» REQUIREMENT: If a line in the data below holds the word "subtractor", include it in the count. Give only the final number.

[Records drawn from a dataset]
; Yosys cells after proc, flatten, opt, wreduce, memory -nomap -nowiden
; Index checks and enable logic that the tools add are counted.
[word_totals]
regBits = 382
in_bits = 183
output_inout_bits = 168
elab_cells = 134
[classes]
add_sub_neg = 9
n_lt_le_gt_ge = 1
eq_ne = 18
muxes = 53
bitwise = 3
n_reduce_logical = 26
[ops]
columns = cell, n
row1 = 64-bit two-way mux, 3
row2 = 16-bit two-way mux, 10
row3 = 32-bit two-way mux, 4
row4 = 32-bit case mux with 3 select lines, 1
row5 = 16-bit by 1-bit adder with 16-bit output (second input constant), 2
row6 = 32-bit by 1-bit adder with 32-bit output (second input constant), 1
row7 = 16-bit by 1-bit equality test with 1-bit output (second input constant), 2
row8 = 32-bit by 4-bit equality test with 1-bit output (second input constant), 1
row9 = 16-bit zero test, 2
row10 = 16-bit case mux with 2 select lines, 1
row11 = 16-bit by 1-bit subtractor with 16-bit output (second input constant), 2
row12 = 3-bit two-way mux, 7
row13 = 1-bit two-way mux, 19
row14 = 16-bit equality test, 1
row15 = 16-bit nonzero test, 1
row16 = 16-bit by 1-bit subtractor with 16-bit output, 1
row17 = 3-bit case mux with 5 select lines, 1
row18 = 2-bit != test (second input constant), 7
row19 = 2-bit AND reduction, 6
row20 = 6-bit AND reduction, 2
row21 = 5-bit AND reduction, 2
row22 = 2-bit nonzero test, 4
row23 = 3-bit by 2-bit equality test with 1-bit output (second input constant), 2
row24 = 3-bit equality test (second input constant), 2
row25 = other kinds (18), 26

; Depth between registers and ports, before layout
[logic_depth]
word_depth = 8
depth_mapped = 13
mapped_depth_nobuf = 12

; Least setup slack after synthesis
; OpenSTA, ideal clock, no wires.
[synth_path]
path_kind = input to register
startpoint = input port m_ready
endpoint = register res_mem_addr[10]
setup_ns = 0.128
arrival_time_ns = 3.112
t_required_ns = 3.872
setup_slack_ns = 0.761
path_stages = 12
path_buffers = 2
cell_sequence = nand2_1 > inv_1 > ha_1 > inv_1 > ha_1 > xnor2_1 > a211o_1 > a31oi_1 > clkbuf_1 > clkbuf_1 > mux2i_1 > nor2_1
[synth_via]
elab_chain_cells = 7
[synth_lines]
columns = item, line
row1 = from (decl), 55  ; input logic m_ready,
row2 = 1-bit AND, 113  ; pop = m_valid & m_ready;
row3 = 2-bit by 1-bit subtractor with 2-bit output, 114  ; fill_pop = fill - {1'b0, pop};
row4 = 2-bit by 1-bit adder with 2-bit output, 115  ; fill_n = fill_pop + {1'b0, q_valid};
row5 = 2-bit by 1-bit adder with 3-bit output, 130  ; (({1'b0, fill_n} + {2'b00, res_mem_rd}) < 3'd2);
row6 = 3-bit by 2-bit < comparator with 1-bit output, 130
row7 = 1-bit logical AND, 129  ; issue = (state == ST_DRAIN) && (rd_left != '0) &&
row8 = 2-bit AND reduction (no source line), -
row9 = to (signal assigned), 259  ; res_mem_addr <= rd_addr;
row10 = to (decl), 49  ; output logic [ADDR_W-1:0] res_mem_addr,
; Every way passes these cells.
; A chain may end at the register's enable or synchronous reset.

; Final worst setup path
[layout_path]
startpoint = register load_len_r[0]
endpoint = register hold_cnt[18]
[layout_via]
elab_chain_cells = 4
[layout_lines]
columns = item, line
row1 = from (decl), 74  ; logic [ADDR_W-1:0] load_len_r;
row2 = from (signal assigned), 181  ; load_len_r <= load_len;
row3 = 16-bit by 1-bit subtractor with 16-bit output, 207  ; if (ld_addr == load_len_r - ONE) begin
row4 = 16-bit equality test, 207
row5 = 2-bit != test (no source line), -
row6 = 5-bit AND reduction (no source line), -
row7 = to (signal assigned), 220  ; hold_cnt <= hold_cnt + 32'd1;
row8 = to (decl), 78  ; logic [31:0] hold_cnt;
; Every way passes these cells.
<file path="src/rtl/jcap_stream.sv">
// Captures a 12-word Jacobian once the required multiplier strobes have arrived, then streams it out.
// Optional WAIT-state timeout with sticky err: define JCAP_TIMEOUT_EN.
module jcap_stream #(
  parameter int         TIMEOUT_CYCLES = 64,
  parameter logic [5:0] STB_MASK       = 6'b111111
) (
  input  logic         clk,
  input  logic         rst,
  input  logic         start,
  input  logic [383:0] j_in,
  input  logic [5:0]   mul_stb,
  output logic [31:0]  out_data,
  output logic [3:0]   out_idx,
  output logic         out_valid,
  input  logic         out_ready,
  output logic         out_last,
  output logic         busy,
  output logic         done,
  output logic         err
);

  typedef enum logic [1:0] {IDLE, WAIT, STREAM} state_t;

  state_t      state, next_state;
  logic [5:0]  sticky;
  logic [3:0]  idx;
  logic [31:0] buffer [12];
  logic        done_r;
  logic        accept_start, capture, xfer;

`ifdef JCAP_TIMEOUT_EN
  localparam int TCW = $clog2(TIMEOUT_CYCLES + 1);
  logic [TCW-1:0] tcnt;
  logic           timeout_hit;
  logic           err_r;
`endif

  always_ff @(posedge clk) begin
    if (rst) state <= IDLE;
    else     state <= next_state;
  end

  // NOTE: every signal written here gets a default first, so no path can infer a latch.
  always_comb begin
    next_state   = state;
    accept_start = 1'b0;
    capture      = 1'b0;
    xfer         = 1'b0;
`ifdef JCAP_TIMEOUT_EN
    timeout_hit  = 1'b0;
`endif
    case (state)
      IDLE: begin
        if (start) begin
          accept_start = 1'b1;
          next_state   = WAIT;
        end
      end
      WAIT: begin
        // Strobes arriving in this very cycle count toward completion.
        if (((sticky | mul_stb) & STB_MASK) == STB_MASK) begin
          capture    = 1'b1;
          next_state = STREAM;
        end
`ifdef JCAP_TIMEOUT_EN
        else if (tcnt == TCW'(TIMEOUT_CYCLES - 1)) begin
          timeout_hit = 1'b1;
          next_state  = IDLE;
        end
`endif
      end
      STREAM: begin
        if (out_ready) begin
          xfer = 1'b1;
          if (idx == 4'd11) next_state = IDLE;
        end
      end
      default: next_state = IDLE;
    endcase
  end

  // NOTE: sequential state uses non-blocking assignments only, so every register samples pre-edge values.
  always_ff @(posedge clk) begin
    if (rst) begin
      sticky <= '0;
      idx    <= '0;
      done_r <= 1'b0;
      // NOTE: the capture buffer is cleared on reset so stale Jacobian data never survives a reset.
      for (int i = 0; i < 12; i++) buffer[i] <= '0;
`ifdef JCAP_TIMEOUT_EN
      tcnt  <= '0;
      err_r <= 1'b0;
`endif
    end else begin
      done_r <= xfer && (idx == 4'd11);
      if (accept_start) begin
        sticky <= '0;
        idx    <= '0;
`ifdef JCAP_TIMEOUT_EN
        tcnt  <= '0;
        err_r <= 1'b0;
`endif
      end
      if (state == WAIT) begin
        sticky <= sticky | (mul_stb & STB_MASK);
`ifdef JCAP_TIMEOUT_EN
        tcnt <= tcnt + 1'b1;
`endif
      end
      if (capture) begin
        for (int i = 0; i < 12; i++) buffer[i] <= j_in[32*i +: 32];
        idx <= '0;
      end
      if (xfer) idx <= (idx == 4'd11) ? 4'd0 : idx + 4'd1;
`ifdef JCAP_TIMEOUT_EN
      if (timeout_hit) err_r <= 1'b1;
`endif
    end
  end

  assign out_valid = (state == STREAM);
  assign out_idx   = out_valid ? idx : 4'd0;
  assign out_data  = out_valid ? buffer[idx] : 32'd0;
  assign out_last  = out_valid && (idx == 4'd11);
  assign busy      = (state != IDLE);
  assign done      = done_r;
`ifdef JCAP_TIMEOUT_EN
  assign err       = err_r;
`else
  assign err       = 1'b0;
`endif

endmodule
</file>
<file path="config.mk">
export PLATFORM = sky130hd
export DESIGN_NAME = jcap_stream
export DESIGN_NICKNAME = d
export VERILOG_FILES = /design/src/rtl/jcap_stream.sv
export SDC_FILE = /design/constraint.sdc
export NUM_CORES = 1
export LEC_CHECK = 0
export CAP_MARGIN = 5
export CORE_MARGIN = 10
export CORE_UTILIZATION = 45
export DETAILED_ROUTE_END_ITERATION = 16
export PLACE_DENSITY = 0.87
export SLEW_MARGIN = 40
export SYNTH_ARGS = -nofsm -noshare
export SYNTH_HDL_FRONTEND = slang
export SYNTH_SLANG_ARGS = --single-unit
</file>
<file path="constraint.sdc">
create_clock -name clk -period 44.6 [get_ports clk]
set_input_delay 13.38 -clock clk [delete_from_list [all_inputs] [get_ports clk]]
set_output_delay 13.38 -clock clk [all_outputs]
set_load 0.1 [all_outputs]
</file>
## Word level (Yosys, flattened, before mapping)

Memories as Yosys holds them, arrays and structs flattened. A register that Yosys moved wholly into a read port is not among the register bits.
Index checks and enable logic that the tools add are counted.

| storage, ports and cells | value |
|---|---|
| RAM bits | 384 |
| bits in registers | 13 |
| input port bits | 394 |
| logic and storage cells | 72 |
| memories kept | 1 |

Memory list:

| name | depth | width | read ports | clocked after memory_dff | write ports | RTL line | text |
|---|---|---|---|---|---|---|---|
| buffer | 12 | 32 | 1 | 1 | 12 | 27 | `logic [31:0] buffer [12];` |

| operators by class | value |
|---|---|
| add/sub/neg operators | 1 |
| reduce and logical (&&, ||, !) cells | 7 |
| bitwise gates (word level) | 13 |
| equal/unequal tests | 8 |
| multiplexer cells | 38 |

Operators by type and width:

| cell | number |
|---|---|
| $mux W32 | 13 |
| $mux W4 | 7 |
| $mux W6 | 2 |
| $or A1 B1 Y1 | 12 |
| $mux W1 | 11 |
| $mux W2 | 4 |
| $eq A6 B6 Y1 const B | 1 |
| $or A6 B6 Y6 | 1 |
| $pmux W2 S3 | 1 |
| $add A4 B1 Y4 const B | 1 |
| $eq A4 B4 Y1 const B | 1 |
| $ne A2 B1 Y1 const B | 2 |
| $ne A2 B2 Y1 const B | 2 |
| $reduce_and A4 Y1 | 1 |
| $reduce_bool A2 Y1 | 2 |
| $reduce_bool A3 Y1 | 1 |
| $eq A2 B1 Y1 const B | 1 |
| $eq A2 B2 Y1 const B | 1 |
| $logic_and A1 B1 Y1 | 2 |
| $logic_not A2 Y1 | 1 |

## Logic depth before layout (Yosys ltp)

| logic depth | value |
|---|---|
| depth in word-level cells | 8 |
| depth in mapped cells | 7 |
| gate-level depth less buffers | 5 |

## Worst setup path after synthesis

No wires, ideal clock.

| path | value |
|---|---|
| kind | input -> register |
| start point | in mul_stb[0] |
| end point | mem buffer[0][0] (enable) |
| data arrival time | 40.732 ns |
| data required time | 42.937 ns |
| stages | 3 |
| setup time | 1.663 ns |
| buffers on the path | 0 |
| setup slack | 2.205 ns |
| path through | o22ai_1 or4_4 o21ai_0 |

RTL lines:

| element | RTL line | text |
|---|---|---|
| start: declaration | 11 | `input logic [5:0] mul_stb,` |
| end: declaration | 27 |  |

» RESPONSE: 4